While all these elements could be recovered from a path represented as a simple string, the ```Path``` object just makes this massively easier, so we definitely recommend to use it!

## Other functions and modules

A few other functionalities are useful to know. For example you can directly find files containing certain sub-texts using the `glob` function:

In [28]:
folder.glob('*.ipynb')

<generator object Path.glob at 0x105766790>

The `os` module can also be very useful. It gives you a lot of information about your system, includng current location etc. For example:

In [29]:
import os

os.getcwd()

'/Users/gw18g940/GoogleDrive/DSL/Trainings/Crash_Course_DataSciPy/Day1'

Here we can see that the current location is the folder where this notebook is located. Naturally, we can transform the returned path into a `Path` object to further manipulate it:

In [31]:
Path(os.getcwd())

PosixPath('/Users/gw18g940/GoogleDrive/DSL/Trainings/Crash_Course_DataSciPy/Day1')
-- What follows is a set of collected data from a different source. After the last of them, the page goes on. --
`src/rtl/isp_entry_pkg.sv`:
```
package isp_entry_pkg;

  typedef enum logic [1:0] {
    ST_IDLE   = 2'd0,
    ST_ARMED  = 2'd1,
    ST_ACTIVE = 2'd2
  } entry_state_t;

  // saturating step: advance only when asked and below the ceiling
  function automatic int unsigned sat_step(int unsigned cur, int unsigned ceil_v, logic bump);
    return (bump && (cur < ceil_v)) ? cur + 1 : cur;
  endfunction

  function automatic logic at_limit(int unsigned cur, int unsigned ceil_v);
    return cur >= ceil_v;
  endfunction

  // last timer value before the wait window closes
  function automatic int unsigned last_wait(int unsigned window);
    return window - 1;
  endfunction

endpackage

```
`src/rtl/isp_pin_sync.sv`:
```
module isp_pin_sync #(
  parameter int STAGES  = 2,
  parameter bit RST_VAL = 1'b0
) (
  input  logic clk,
  input  logic rst_n,
  input  logic pin_i,
  output logic pin_o
);

  logic [STAGES-1:0] chain_q;

  generate
    if (STAGES == 1) begin : g_single
      always_ff @(posedge clk or negedge rst_n) begin
        if (!rst_n) chain_q <= RST_VAL;
        else        chain_q <= pin_i;
      end
    end else begin : g_chain
      always_ff @(posedge clk or negedge rst_n) begin
        if (!rst_n) chain_q <= {STAGES{RST_VAL}};
        else        chain_q <= {chain_q[STAGES-2:0], pin_i};
      end
    end
  endgenerate

  assign pin_o = chain_q[STAGES-1];

endmodule

```
`src/rtl/isp_run_counter.sv`:
```
module isp_run_counter
  import isp_entry_pkg::*;
#(
  parameter int LIMIT = 9,
  localparam int CW   = $clog2(LIMIT + 1)
) (
  input  logic clk,
  input  logic rst_n,
  input  logic clr,
  input  logic bump,
  output logic full
);

  logic [CW-1:0] cnt_q;

  always_ff @(posedge clk or negedge rst_n) begin
    if (!rst_n)   cnt_q <= '0;
    else if (clr) cnt_q <= '0;
    else          cnt_q <= CW'(sat_step(32'(cnt_q), LIMIT, bump));
  end

  assign full = at_limit(32'(cnt_q), LIMIT);


  count_ceiling_chk: assert property (@(posedge clk) disable iff (!rst_n)
    32'(cnt_q) <= LIMIT);


  count_clear_chk: assert property (@(posedge clk) disable iff (!rst_n)
    clr |=> (cnt_q == '0));

endmodule

```
`src/rtl/isp_entry_fsm.sv`:
```
module isp_entry_fsm
  import isp_entry_pkg::*;
#(
  parameter int TIMEOUT_CYCLES = 4096,
  localparam int TW = $clog2(TIMEOUT_CYCLES)
) (
  input  logic         clk,
  input  logic         rst_n,
  input  logic         arm_req,
  input  logic         vpp_detect,
  output entry_state_t state,
  output logic         start_pulse,
  output logic         timeout_evt
);

  entry_state_t  state_q, state_d;
  logic [TW-1:0] wait_q;
  logic          start_q;
  logic          vpp_evt;

  assign vpp_evt     = (state_q == ST_ARMED) && vpp_detect;
  assign timeout_evt = (state_q == ST_ARMED) && !vpp_detect &&
                       (32'(wait_q) == last_wait(TIMEOUT_CYCLES));

  always_comb begin
    state_d = state_q;
    unique case (state_q)
      ST_IDLE:   if (arm_req) state_d = ST_ARMED;
      ST_ARMED:  if (vpp_evt) state_d = ST_ACTIVE;
                 else if (timeout_evt) state_d = ST_IDLE;
      ST_ACTIVE: state_d = ST_ACTIVE;
      default:   state_d = ST_IDLE;
    endcase
  end

  always_ff @(posedge clk or negedge rst_n) begin
    if (!rst_n) begin
      state_q <= ST_IDLE;
      wait_q  <= '0;
      start_q <= 1'b0;
    end else begin
      state_q <= state_d;
      start_q <= vpp_evt;
      if (state_q != ST_ARMED) wait_q <= '0;
      else if (!vpp_detect)    wait_q <= wait_q + 1'b1;
    end
  end

  assign state       = state_q;
  assign start_pulse = start_q;


  start_single_chk: assert property (@(posedge clk) disable iff (!rst_n)
    start_pulse |=> !start_pulse);


  start_cause_chk: assert property (@(posedge clk) disable iff (!rst_n)
    start_pulse |-> ($past(vpp_detect) && state == ST_ACTIVE));


  timeout_idle_chk: assert property (@(posedge clk) disable iff (!rst_n)
    timeout_evt |=> (state == ST_IDLE));


  active_hold_chk: assert property (@(posedge clk) disable iff (!rst_n)
    (state == ST_ACTIVE) |=> (state == ST_ACTIVE));

endmodule

```
`src/rtl/isp_entry_detect.sv`:
```
module isp_entry_detect
  import isp_entry_pkg::*;
#(
  parameter int SYNC_STAGES    = 2,
  parameter int TOGGLE_MIN     = 9,
  parameter int LOW_MIN        = 9,
  parameter int TIMEOUT_CYCLES = 4096
) (
  input  logic clk,
  input  logic rst_n,
  input  logic ext_clk_sel,
  input  logic osc1_in,
  input  logic osc2_in,
  input  logic int_tick,
  input  logic vpp_detect,
  output logic isp_start,
  output logic isp_active,
  output logic reset_req,
  output logic port_input_force,
  output logic osc2_od_en,
  output logic prog_clk_en
);

  logic         osc1_s, osc2_s, osc1_prev;
  logic         osc1_rise, count_clr, arm_req;
  logic         tgl_full, low_full, timeout_evt;
  entry_state_t state;


  isp_pin_sync #(.STAGES(SYNC_STAGES), .RST_VAL(1'b0)) u_sync1 (
    .clk(clk), .rst_n(rst_n), .pin_i(osc1_in), .pin_o(osc1_s));

  isp_pin_sync #(.STAGES(SYNC_STAGES), .RST_VAL(1'b1)) u_sync2 (
    .clk(clk), .rst_n(rst_n), .pin_i(osc2_in), .pin_o(osc2_s));

  always_ff @(posedge clk or negedge rst_n) begin
    if (!rst_n) osc1_prev <= 1'b0;
    else        osc1_prev <= osc1_s;
  end

  assign osc1_rise = osc1_s && !osc1_prev;
  assign count_clr = osc2_s || (state != ST_IDLE);

  isp_run_counter #(.LIMIT(TOGGLE_MIN)) u_tgl_cnt (
    .clk(clk), .rst_n(rst_n), .clr(count_clr), .bump(osc1_rise), .full(tgl_full));

  isp_run_counter #(.LIMIT(LOW_MIN)) u_low_cnt (
    .clk(clk), .rst_n(rst_n), .clr(count_clr), .bump(int_tick), .full(low_full));

  assign arm_req = !osc2_s && (ext_clk_sel ? tgl_full : low_full);

  isp_entry_fsm #(.TIMEOUT_CYCLES(TIMEOUT_CYCLES)) u_fsm (
    .clk(clk), .rst_n(rst_n), .arm_req(arm_req), .vpp_detect(vpp_detect),
    .state(state), .start_pulse(isp_start), .timeout_evt(timeout_evt));

  assign reset_req        = (state != ST_IDLE);
  assign port_input_force = (state != ST_IDLE);
  assign osc2_od_en       = (state != ST_IDLE);
  assign isp_active       = (state == ST_ACTIVE);
  assign prog_clk_en      = (state == ST_ACTIVE);


  arm_low_chk: assert property (@(posedge clk) disable iff (!rst_n)
    $rose(reset_req) |-> $past(!osc2_s));


  arm_path_chk: assert property (@(posedge clk) disable iff (!rst_n)
    $rose(reset_req) |-> $past(ext_clk_sel ? tgl_full : low_full));


  drop_cause_chk: assert property (@(posedge clk) disable iff (!rst_n)
    $fell(reset_req) |-> $past(timeout_evt));

endmodule

```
We can also create new directories using the `mkdir` method:

In [33]:
newfolder = folder.joinpath('newfolder')
newfolder.mkdir(parents=True, exist_ok=True)

## Exeracise

1. Create a Path object that points ot the main course reposiitory on your computer (the one containing the Da1, Day2 etc. folders).
2. Create a list of the contents of that directory.
3. For a few of the files, check if they are files or directories.
4. Create a new folder in that directory called `myfolder`.